TASK DIRECTIONS:
Return, exactly and in full, the lines of the records below starting at the one with "set_output_delay 0.87 -clock" and ending at the one with "parameter int DEPTH", and no other lines.

++++ EXTRACTED INFORMATION ++++

$ cat config.mk
export PLATFORM = sky130hd
export DESIGN_NAME = led_status_driver
export DESIGN_NICKNAME = d
export VERILOG_FILES = /design/src/rtl/led_status_driver.sv
export SDC_FILE = /design/constraint.sdc
export NUM_CORES = 1
export LEC_CHECK = 0
export CAP_MARGIN = 20
export CORE_ASPECT_RATIO = 1.2
export CORE_MARGIN = 2
export CORE_UTILIZATION = 55
export DETAILED_ROUTE_END_ITERATION = 10
export HOLD_SLACK_MARGIN = 0.05
export PLACE_DENSITY_LB_ADDON = 0.08
export SYNTH_ARGS = -nofsm -noshare
export SYNTH_HDL_FRONTEND = slang
export SYNTH_SLANG_ARGS = --single-unit
$ cat constraint.sdc
create_clock -name clk -period 2.01 [get_ports clk]
set_clock_uncertainty 0.05 [all_clocks]
set_input_delay 0.3015 -clock clk [delete_from_list [all_inputs] [get_ports clk]]
set_output_delay 0.3015 -clock clk [all_outputs]
set_load 0.005 [all_outputs]
File: config.mk
export PLATFORM = sky130hd
export DESIGN_NAME = romc_mp
export DESIGN_NICKNAME = d
export VERILOG_FILES = /design/src/rtl/romc_mp.sv
export SDC_FILE = /design/constraint.sdc
export NUM_CORES = 1
export LEC_CHECK = 0
export CAP_MARGIN = 25
export CORE_MARGIN = 2
export CORE_UTILIZATION = 50
export DETAILED_ROUTE_END_ITERATION = 10
export GPL_ROUTABILITY_DRIVEN = 0
export PLACE_DENSITY = 0.84
export SYNTH_ARGS = -nofsm -noshare
export SYNTH_HDL_FRONTEND = slang
export SYNTH_SLANG_ARGS = --single-unit
File: constraint.sdc
create_clock -name clk -period 5.8 [get_ports clk]
set_input_delay 0.87 -clock clk [delete_from_list [all_inputs] [get_ports clk]]
set_output_delay 0.87 -clock clk [all_outputs]
set_load 0.005 [all_outputs]
File: src/rtl/romc_mp.sv
// Multi-port constant ROM with per-port elastic read pipelines
// and a background signature scan (modular sum of all words).
module romc_mp #(
  parameter int DATA_W  = 64,
  parameter int DEPTH   = 8,
  parameter int ADDR_W  = 3,
  parameter int NPORTS  = 2,
  parameter int LATENCY = 1
) (
  input  logic                     clk,
  input  logic                     rst,
  input  logic [NPORTS-1:0]        req_vld,
  input  logic [NPORTS*ADDR_W-1:0] req_addr,
  output logic [NPORTS-1:0]        req_rdy,
  output logic [NPORTS-1:0]        rsp_vld,
  output logic [NPORTS*DATA_W-1:0] rsp_data,
  output logic [NPORTS-1:0]        rsp_err,
  input  logic [NPORTS-1:0]        rsp_rdy,
  input  logic                     scan_start,
  output logic                     scan_busy,
  output logic                     scan_done,
  output logic [DATA_W-1:0]        scan_sig
);

  localparam int NB = DATA_W / 8;

  function automatic logic [DATA_W-1:0] rom_word(
    input logic [ADDR_W-1:0] a
  );
    logic [7:0] b;
    b = 8'(a) * 8'd17;
    return {NB{b}};
  endfunction

  function automatic logic oor(input logic [ADDR_W-1:0] a);
    return {1'b0, a} >= (ADDR_W+1)'(DEPTH);
  endfunction

  for (genvar p = 0; p < NPORTS; p++) begin : g_port
    logic [LATENCY-1:0] vld_q, vld_d;
    logic [LATENCY-1:0] err_q, err_d;
    logic [DATA_W-1:0]  dat_q [LATENCY];
    logic [DATA_W-1:0]  dat_d [LATENCY];
    logic [ADDR_W-1:0]  a;
    logic               adv;

    assign a   = req_addr[p*ADDR_W +: ADDR_W];
    // whole pipe moves together; stalls only when the tail is blocked
    assign adv = !vld_q[LATENCY-1] || rsp_rdy[p];

    always_comb begin
      vld_d = vld_q;
      err_d = err_q;
      dat_d = dat_q;
      if (adv) begin
        vld_d[0] = req_vld[p];
        if (req_vld[p]) begin
          err_d[0] = oor(a);
          dat_d[0] = oor(a) ? '0 : rom_word(a);
        end
        for (int s = 1; s < LATENCY; s++) begin
          vld_d[s] = vld_q[s-1];
          err_d[s] = err_q[s-1];
          dat_d[s] = dat_q[s-1];
        end
      end
    end

    always_ff @(posedge clk or posedge rst) begin
      if (rst) begin
        vld_q <= '0;
        err_q <= '0;
        dat_q <= '{default: '0};
      end else begin
        vld_q <= vld_d;
        err_q <= err_d;
        dat_q <= dat_d;
      end
    end

    assign req_rdy[p]                  = adv;
    assign rsp_vld[p]                  = vld_q[LATENCY-1];
    assign rsp_err[p]                  = err_q[LATENCY-1];
    assign rsp_data[p*DATA_W +: DATA_W] = dat_q[LATENCY-1];
  end

  typedef enum logic [1:0] {
    S_IDLE,
    S_SCAN,
    S_DONE
  } st_t;

  st_t               st_q, st_d;
  logic [ADDR_W-1:0] cnt_q, cnt_d;
  logic [DATA_W-1:0] acc_q, acc_d;
  logic [DATA_W-1:0] sig_q, sig_d;
  logic              done_q, done_d;

  always_comb begin
    st_d   = st_q;
    cnt_d  = cnt_q;
    acc_d  = acc_q;
    sig_d  = sig_q;
    done_d = 1'b0;
    unique case (st_q)
      S_IDLE: begin
        if (scan_start) begin
          st_d  = S_SCAN;
          cnt_d = '0;
          acc_d = '0;
        end
      end
      S_SCAN: begin
        acc_d = acc_q + rom_word(cnt_q);
        cnt_d = cnt_q + 1'b1;
        if (cnt_q == ADDR_W'(DEPTH-1)) st_d = S_DONE;
      end
      S_DONE: begin
        sig_d  = acc_q;
        done_d = 1'b1;
        st_d   = S_IDLE;
      end
      default: st_d = S_IDLE;
    endcase
  end

  always_ff @(posedge clk or posedge rst) begin
    if (rst) begin
      st_q   <= S_IDLE;
      cnt_q  <= '0;
      acc_q  <= '0;
      sig_q  <= '0;
      done_q <= 1'b0;
    end else begin
      st_q   <= st_d;
      cnt_q  <= cnt_d;
      acc_q  <= acc_d;
      sig_q  <= sig_d;
      done_q <= done_d;
    end
  end

  assign scan_busy = (st_q == S_SCAN);
  assign scan_done = done_q;
  assign scan_sig  = sig_q;

endmodule

== After elaboration in Yosys (flattened, before gate mapping) ==
Cells that the tools add are included.
Widths: inputs -> output; s select.

* Mux-type cells: 8
* $add $sub $neg: 2
* Reduce and logical (&&, ||, !) cells: 10
* Multiply operators: 3
* Equal/unequal tests: 5

{| class="wikitable"
|+ Operators with widths
! cell !! number
|-
| $pmux 64 s2 || 1
|-
| $add 64x64->64 || 1
|-
| $mux 64 || 1
|-
| $mul 3x5->8 const B || 3
|-
| $reduce_and 2->1 || 4
|-
| $pmux 3 s2 || 1
|-
| $mux 2 || 2
|-
| $pmux 2 s2 || 1
|-
| $add 3x1->3 const B || 1
|-
| $eq 3x3->1 const B || 1
|-
| $mux 3 || 1
|-
| $eq 2x1->1 const B || 1
|-
| $eq 2x2->1 const B || 1
|-
| $logic_not 1->1 || 2
|-
| $logic_not 2->1 || 1
|-
| $logic_or 1x1->1 || 2
|-
| $ne 2x1->1 const B || 1
|-
| $ne 2x2->1 const B || 1
|-
| $reduce_bool 2->1 || 1
|-
| $mux 1 || 1
|}

* Word-level logic and storage cells: 37
* Flip-flop bits (word level): 264
* Bits of input ports: 13

== Longest topological paths before layout ==
* Word-level depth: 3
* Gate-level depth with buffers: 12
* Mapped depth without buffers: 12

== Least setup slack after synthesis ==
OpenSTA, ideal clock, no wires.

* Kind: reg2reg
* Start: reg cnt_q[0]
* End: reg acc_q[54]
* Path buffers: 0
* Arrival time: 3.007 ns
* Path slack: 2.667 ns
* Setup time: 0.126 ns
* Stages on the path, launching flop included: 13
* Cells stage by stage: dfrtp_1 ha_1 inv_1 fa_1 nor2b_1 o2111ai_1 a211o_1 a21oi_2 o2111a_2 o21ai_2 and2_1 o2111a_1 a221o_1

* Cells in the longest elaborated chain, start to end: 3

{| class="wikitable"
|+ RTL lines
! element !! RTL line !! source
|-
| from (decl) || 94 || <nowiki>logic [ADDR_W-1:0] cnt_q, cnt_d;</nowiki>
|-
| from (signal assigned) || 136 || <nowiki>cnt_q <= cnt_d;</nowiki>
|-
| $mul 3x5->8 || 31 || <nowiki>b = 8'(a) * 8'd17;</nowiki>
|-
| $add 64x64->64 || 114 || <nowiki>acc_d = acc_q + rom_word(cnt_q);</nowiki>
|-
| $pmux 64 s2 || 105 || <nowiki>unique case (st_q)</nowiki>
|-
| to (signal assigned) || 131 || <nowiki>acc_q <= '0;</nowiki>
|-
| to (signal assigned) || 137 || <nowiki>acc_q <= acc_d;</nowiki>
|-
| to (decl) || 95 || <nowiki>logic [DATA_W-1:0] acc_q, acc_d;</nowiki>
|}

No other way between the ends.
A chain may end at the register's enable or synchronous reset.

== Worst setup path in the final report ==
Same ends and word-level chain as after synthesis.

++++

ANSWER FOR THIS EXERCISE:
set_output_delay 0.87 -clock clk [all_outputs]
set_load 0.005 [all_outputs]
File: src/rtl/romc_mp.sv
// Multi-port constant ROM with per-port elastic read pipelines
// and a background signature scan (modular sum of all words).
module romc_mp #(
  parameter int DATA_W  = 64,
  parameter int DEPTH   = 8,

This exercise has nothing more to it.